Supreme Court of North Carolina
Jun 1, 1880
83 N.C. 75 (N.C. 1880)

Summary

In Cotton v. Willoughby, 83 N.C. 75, Smith, C. J., said: "If the plaintiffs recover, they will hold as trustees, and, as all interested in the fund are before the Court, we see no reason why in the present proceedings the mortgage may not be foreclosed, the equities involved adjusted and the whole matter finally adjudicated in the action.

Summary of this case from Sessoms v. Tayloe

Opinion

(June Term, 1880.)

Grant of Property Not In Esse.

Under the rule that one may grant a thing not in esse of which he is the potential owner, a valid mortgage, at common law, may be made by the owner of land of a crop sown thereon but not yet growing.

( Robinson v. Ezzell, 72 N.C. 231, cited and approved.)

CLAIM AND DELIVERY, tried at Spring Term, 1878, of PITT Superior Court, before Henry, J.

Messrs. W. B. Rodman and Reade, Busbee Busbee, for plaintiffs: Cited Clark v. Farrar, 74 N.C. 686; Benjamin on Sales, 63; Story on Sales, § 185; Butt v. Ellett, 19 Wall, 744; 32 Ark. 598; 54 Miss. 351; 95 U.S. Rep., 16, and other cases.

The defendant was not represented in this Court.


The defendant, to secure certain debts due the plaintiffs and to obtain supplies for carrying on his farming operations for that year, on May 26, 1876, executed to them a mortgage deed conveying a mule and other articles of personal property, "and a lien upon each and every of the said crops to be cultivated and made upon the said land or farm during the present year, with full power to take possession of the said crops at any time and place after their maturity," and further providing for the exercise of the power, in case of default in payment after the 1st day of November. The plaintiffs furnished supplies under the mortgage to the value of $41, and refused to make further advances.

The defendant failing to pay any portion of the moneys due, the plaintiffs, on November 3rd of that year, brought their action for claim and delivery, under which the sheriff seized and placed in their possession the said mule, cart and two plows, and corn, fodder and cotton, the product of the farm, of the aggregate value as estimated by the jury of $319.37. The answer sets up a counter-claim for losses sustained in cultivating the land for want of the supplies the plaintiffs were to advance, and alleges the deed to have been obtained through false and fraudulent representations which render it inoperative and void, and that upon its face the lien intended to be created depends for its efficacy upon the plaintiffs' compliance with their obligations arising out of it. The only issues submitted to the jury were as to the value of the property taken from the defendant and of the plaintiffs' advancements.

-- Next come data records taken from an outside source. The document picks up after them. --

--- config.mk ---
export PLATFORM = sky130hd
export DESIGN_NAME = seq_mag_comp
export DESIGN_NICKNAME = d
export VERILOG_FILES = /design/src/rtl/seq_mag_comp.sv
export SDC_FILE = /design/constraint.sdc
export NUM_CORES = 1
export LEC_CHECK = 0
export CORE_ASPECT_RATIO = 2
export CORE_MARGIN = 8
export CORE_UTILIZATION = 53
export DETAILED_ROUTE_END_ITERATION = 10
export HOLD_SLACK_MARGIN = 0.08
export PLACE_DENSITY = 0.83
export SYNTH_ARGS = -nofsm -noshare
export SYNTH_HDL_FRONTEND = slang
export SYNTH_SLANG_ARGS = --single-unit
--- constraint.sdc ---
create_clock -name clk -period 4.5 [get_ports clk]
set_clock_uncertainty 0.05 [all_clocks]
set_input_delay 0.9 -clock clk [delete_from_list [all_inputs] [get_ports clk]]
set_output_delay 0.9 -clock clk [all_outputs]
set_load 0.05 [all_outputs]
--- src/rtl/seq_mag_comp.sv ---
// Multi-cycle magnitude comparator: one DIGIT-bit slice per cycle, MSB slice first, early exit.
// Latency: 1..NDIG cycles after the accepting edge (NDIG when operands are equal).
// Backpressure: start is accepted only while busy=0; start while busy is dropped, not queued.
module seq_mag_comp #(
    parameter int WIDTH     = 16,
    parameter int DIGIT     = 4,
    parameter bit SIGNED_EN = 1'b1
) (
    input  logic             clk,
    input  logic             rst,
    input  logic             start,
    input  logic [WIDTH-1:0] a,
    input  logic [WIDTH-1:0] b,
    input  logic             signed_mode,
    output logic             busy,
    output logic             done,
    output logic             gt,
    output logic             eq,
    output logic             lt
);

    localparam int NDIG = WIDTH / DIGIT;
    // Slice index needs at least one bit even for a single-slice instance.
    localparam int KW   = (NDIG > 1) ? $clog2(NDIG) : 1;

    typedef enum logic {
        IDLE    = 1'b0,
        COMPARE = 1'b1
    } state_t;

    state_t             state;
    logic [KW-1:0]      k;
    logic [WIDTH-1:0]   a_q;
    logic [WIDTH-1:0]   b_q;
    logic               sgn_q;

    logic [DIGIT-1:0]   a_sl;
    logic [DIGIT-1:0]   b_sl;
    logic               top_sl;
    logic               last_sl;
    logic               sl_gt;
    logic               sl_lt;

    // Select slice k of both latched operands and order them; flipping the sign bit of the
    // top slice maps two's-complement ordering onto plain unsigned ordering.
    always_comb begin
        a_sl    = '0;
        b_sl    = '0;
        for (int i = 0; i < NDIG; i++) begin
            if (k == KW'(i)) begin
                a_sl = a_q[i*DIGIT +: DIGIT];
                b_sl = b_q[i*DIGIT +: DIGIT];
            end
        end
        top_sl  = (k == KW'(NDIG - 1));
        last_sl = (k == '0);
        if (top_sl && sgn_q) begin
            a_sl[DIGIT-1] = ~a_sl[DIGIT-1];
            b_sl[DIGIT-1] = ~b_sl[DIGIT-1];
        end
        sl_gt   = (a_sl > b_sl);
        sl_lt   = (a_sl < b_sl);
    end

    // Control FSM with registered results; results only move on the edge that raises done.
    always_ff @(posedge clk) begin
        if (rst) begin
            state <= IDLE;
            k     <= '0;
            a_q   <= '0;
            b_q   <= '0;
            sgn_q <= 1'b0;
            busy  <= 1'b0;
            done  <= 1'b0;
            gt    <= 1'b0;
            eq    <= 1'b0;
            lt    <= 1'b0;
        end else begin
            done <= 1'b0;
            case (state)
                IDLE: begin
                    if (start) begin
                        a_q   <= a;
                        b_q   <= b;
                        sgn_q <= signed_mode & SIGNED_EN;
                        k     <= KW'(NDIG - 1);
                        busy  <= 1'b1;
                        state <= COMPARE;
                    end
                end
                COMPARE: begin
                    if (sl_gt || sl_lt) begin
                        // First differing slice decides the whole compare.
                        gt    <= sl_gt;
                        lt    <= sl_lt;
                        eq    <= 1'b0;
                        done  <= 1'b1;
                        busy  <= 1'b0;
                        state <= IDLE;
                    end else if (last_sl) begin
                        gt    <= 1'b0;
                        lt    <= 1'b0;
                        eq    <= 1'b1;
                        done  <= 1'b1;
                        busy  <= 1'b0;
                        state <= IDLE;
                    end else begin
                        k <= k - 1'b1;
                    end
                end
                default: state <= IDLE;
            endcase
        end
    end

endmodule
# Yosys cells after proc, flatten, opt, wreduce, memory -nomap -nowiden

Index checks and enable logic that the tools add are counted.

Flip-flop bits (word level): 41
Input port bits: 36
Output and inout port bits: 5
Logic and storage cells: 60

Add/sub/neg operators: 1
Magnitude comparators: 2
Equality and inequality tests: 7
Muxes and demuxes: 28
Bitwise logic cells: 3
Reductions and logical operators: 9

Operator list:

| operator            | number |
|---|---|
| $mux 4              | 8 |
| $mux 1              | 14 |
| $mux 2              | 3 |
| $ne 2x2->1 const B  | 3 |
| $reduce_and 2->1    | 3 |
| $eq 2x2->1 const B  | 2 |
| $gt 4x4->1          | 1 |
| $lt 4x4->1          | 1 |
| $pmux 1 s2          | 2 |
| $pmux 2 s2          | 1 |
| $ne 3x1->1 const B  | 1 |
| $not 1->1           | 3 |
| $reduce_and 3->1    | 1 |
| $eq 2x1->1 const B  | 1 |
| $logic_not 2->1     | 1 |
| $reduce_bool 2->1   | 1 |
| $reduce_or 2->1     | 1 |
| $sub 2x1->2 const B | 1 |
| $logic_and 1x1->1   | 1 |
| $logic_or 1x1->1    | 1 |

# Longest topological paths before layout

Gate-level depths: netlist of the first run.

Word-level depth: 11
Mapped depth: 11
Gate-level depth less buffers: 9

# Least setup slack after synthesis of the first run

OpenSTA, ideal clock, no wires.

Path type: reg-to-reg
Start point: register k[0]
End point: register k[1]
Setup time: 121 ps
Arrival time: 2418 ps
Data required time: 4329 ps
Path slack: 1911 ps
Stages on the path, launching flop included: 11
Path buffers: 1
Clock period less this slack: 2589 ps
Path through: dfxtp_1 -> inv_1 -> ha_1 -> clkbuf_1 -> nand2_1 -> o21ai_0 -> a22o_1 -> ha_1 -> a21o_1 -> o311ai_4 -> mux2_2

Cells in the longest elaborated chain, start to end: 11
Elaborated cells on any way between the ends: 27
Those cells by class: add/sub (1); order compare (2); eq/ne (5); mux (13); bitwise (2); reduce/logical (4)

Ends and longest elaborated chain:

| what                                            | RTL line | source |
|---|---|---|
| from (decl)                                     | 32       | `logic [KW-1:0] k;` |
| from (signal assigned)                          | 86       | `k <= KW'(NDIG - 1);` |
| from (signal assigned)                          | 108      | `k <= k - 1'b1;` |
| $logic_not 2->1                                 | 50, 56   |  |
| $mux 4 (4 in series)                            | 50       | `if (k == KW'(i)) begin` |
| $not 1->1, on equally long branches             | 58, 59   |  |
| $mux 1                                          | 57       | `if (top_sl && sgn_q) begin` |
| $gt 4x4->1 / $lt 4x4->1 (equally long branches) | 61, 62   |  |
| $logic_or 1x1->1                                | 92       | `if (sl_gt \|\| sl_lt) begin` |
| $ne 2x2->1 (no source line)                     | n/a      |  |
| $reduce_and 3->1 (no source line)               | n/a      |  |

Several ways; a longest one is shown, not always the timed one. The select of a mux whose other input is x is not followed.
A chain may end at the register's enable or synchronous reset.

# Final worst setup path of the first run

Ends and elaborated chain as after synthesis.

==> qor.txt, run 1 <==
status: complete, no violations
Post-Syn Area: 1938 µm²
CTS Buf Count: 5
# rows: 31
vias in the first global route: 1,708
Slew HR: 0.4114
# port buffers: 40
Max Fclk: 0.3516 GHz
Sequential Power Share: 0.467
HP Class: reg -> reg
Pleak: 0.9218 nW
CTS hold repair buffers: 0
RePlAce Congestion: 0.9730
Synth Register Bits: 41
met3 WL: 206 µm
RSZ-0062 raised after global routing: false
fin crit period: 2844 ps
power density cells: 356.6 nW/µm²
final worst slack: 1656 ps
clk slew on worst S/H paths: 70 ps
Syn Inst Count: 255
crit end category: flop
largest net degree at the start of global routing: 24
Syn Nets: 299
DRT iter0 DRCs: 28
Layout Utilization: 0.6799
drt via density: 5.307
# nets final: 330
total power: 865.2 µW
fin cells: 335
Root Buffer Master: clkbuf_8
clock latency on the worst-skew pair: 290 ps
Highest Signal Layer: met4
Worst EP arrival: 2980 ps
synth top area cells: dfxtp_1 (42%), nand2_1 (15%), a21oi_1 (14%), ha_1 (5.2%), buf_2 (2.8%)
final wirelength: 4361 µm
Net Switching: 258.1 µW
Slew Limit Fails: 0
combinational share of power: 0.262
worst slew pin tran: 878.9 ps
most frequent cells in the layout: nand2_1 (75), a21oi_1 (55), dfxtp_1 (41)
chip height: 101.5 µm
TritonCTS clock tree: done
dominant cell type by area after synthesis: dfxtp_1
Max FO, Critical Path: 16
Die W: 58.76 µm
clock sinks: 41
DRT Pass-1 Iters: 4
drt wl/cell: 13.02 µm
final instance area: 2426 µm²
Filler cells: 336
setup TNS: 0 ps
Core ar.: 3568 µm²
DRC Markers: 0
Startpoint Class: flop
multi-input logic area: 985.9 µm²
Cell Int Power: 607.1 µW
die area: 5965 µm²
Max-cap violations: 0
diodes inserted: 0
DP Cell Count: 328
total grt overflow: 0
worst vdd ir: 0.3583 mV
post-detail-place hpwl: 3324 µm
Via Count: 1,778
Post-DRT Antenna Nets: 0
Placement Cell Area: 2340 µm²
Synthesis Warnings: 0
Register Area: 820.8 µm²
power share of the clock group: 0.271
Synth-to-Final Area Change: 25.18%
first-pass GRT wire length: 7238 µm
most common cell after layout, fill and taps aside: nand2_1
pre-CTS WS: 1689 ps
Worst Path Required: 4640 ps
initial antenna violation count: 0
Yosys top cell area share: 0.4235
final hold violation count: 0
mean post-synth cell area: 7.600 µm²
Routed met1 length: 1608 µm
post-synthesis sequential area ratio: 0.4235
final setup fails: 0
Hold Worst Slack: 405.9 ps
met2 wire length: 2411 µm
post-synth cell types: 31
All-Layer GR Usage: 0.1567
IO Count: 41
critical path type: reg -> reg
layout cells sized above 1: 0.04895
post-CTS sizing: 0
Tcrit/Tclk final: 0.6320
Post CTS Setup Buffer Count: 0
H-tree Lvls: 2
clock tree buffer depth: 2
Switching Fraction: 0.2983
Initial Util: 0.5431
## registers in the layout, indices dropped and copies added (netlist names)
signal,flops
done,1
eq,1
a_q,16
sgn_q,1
lt,1
busy,1
state,1
gt,1
b_q,16
k,2
## cell type report
type	instances	share of cell area
multi-input cells	182	0.4064
well taps	49	0.02527
flip-flops and latches	41	0.3383
clock buffers	7	0.03559
inverters	13	0.02011
repair buffers	43	0.1743
## cells in the mapped netlist
cell       count
a32o_1         1
and4_2         1
ha_1           8
dfxtp_1       41
or3_1          1
o311ai_0       1
mux2_2         1
a21oi_1       55
o311ai_4       1
buf_2         11
a21boi_0       1
inv_1         13
and2b_1        1
a2111oi_0      1
and3_1         1
a22o_1         4
nor2_1         4
a311oi_1       1
nor2b_1        3
buf_1          1
a22oi_1        4
a21o_1         1
clkbuf_1       7
o211ai_1       1
o21ai_0       10
nor4_1         1
xor2_1         2
nand2b_1       1
nand2_1       75
nand4_1        1
a221oi_2       1
## worst max-delay path, stage by stage, from the launching register on
cell and delay [ps]:
dfxtp_1 380, inv_1 90, ha_1 390, a21oi_1 180
o21ai_0 110, a22o_1 230, ha_1 350, a21o_1 250
o311ai_4 330, mux2_2 370
## metal layers
layer  vias to the layer above  global-route usage
met5                         -                   0
met4                         0             0.09276
met3                         8             0.03944
met2                        41              0.2876
met1                       811              0.1480
li1                        918                   -
## power by group through the flow
| stage | Combinational, mW | Sequential [mW] | Clock (mW) |
|---|---|---|---|
| global route | 0.251 | 0.407 | 0.256 |
| floorplan | 0.142 | 0.423 | 0 |
| CTS | 0.227 | 0.404 | 0.242 |
| global placement | 0.220 | 0.412 | 0 |
| finish | 0.227 | 0.404 | 0.234 |
| detailed placement | 0.225 | 0.412 | 0 |
## cell families (layout without fill, tap and decap cells)
| group | after synthesis | in the layout | synth area share |
|---|---|---|---|
| buf+inv | 32 | 63 | 0.06908 |
| xor+xnor | 2 | 2 | 0.009040 |
| mux | 1 | 1 | 0.005810 |
| fa+ha+maj | 8 | 8 | 0.05165 |
| simple gates | 89 | 89 | 0.1879 |
| flops | 41 | 41 | 0.4235 |
| compound gates | 82 | 82 | 0.2531 |
## final timing paths
kind | startpoint | slack, ps | to | depth (start not counted)
max | k[0] | 1660 | k[1] | 9
min | a_q[1] | 410 | a_q[1] | 2
max reg2reg | k[0] | 1660 | k[1] | 9
min reg2reg | a_q[1] | 410 | a_q[1] | 2
(Power assumes the default switching activity.)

On the trial the plaintiffs proposed to show in explanation or excuse for their failure to advance the full amount specified, that when the mortgage was given, the defendant represented that he then had two bales of cotton which in a few days he would deliver to them, the proceeds of which were to be applied in reduction of the secured note, and upon this assurance they were induced to enter into the arrangement to aid in the cultivation of the crops, and if this had been done, the mortgaged property would have been amply sufficient to secure the residue of the indebtedness, including the advances, and that he refusing to deliver the cotton, they declined to increase the debt. The evidence on objection was rejected by the court and the plaintiffs except. Upon the findings of the jury the court adjudged that the defendant recover against the plaintiffs the full value of the goods seized and the costs of suit, from which the plaintiffs appeal.


The purpose of the pre sent suit is to recover possession and control of the property in order to the execution of the trusts with which it is clothed, and if under the deed the title and right of possession are vested in the plaintiffs, as trustees, the action has been well brought, and the judgment rendered is wholly erroneous. The first enquiry then is as to the effect of the deed upon the property therein described.

No doubt whatever can be entertained as to the transfer of the legal title to such articles as were then in esse and upon which the conveyance could directly operate. The words used are appropriate to the object intended and the possession is necessary to the discharge of the trusts.

In our opinion, for the purposes of the suit, the same results must be ascribed to the operation of the instrument upon the growing or to be grown crops upon the farm. The lien given upon them, to be effective, requires control and possession in the mortgagees; for how otherwise could they be sold and the proceeds applied to the debt? And this is rendered manifest by the very authority given to take possession after the first day of November. 1 Jones Mort, § 60. As this is the intent of the deed, can it have that effect upon a planted crop, (for it must be assumed that the planting was prior, according to the course of husbandry, to the making of the conveyance) and does a possessory right thereto vest in the trustees at or before the maturity of the crops?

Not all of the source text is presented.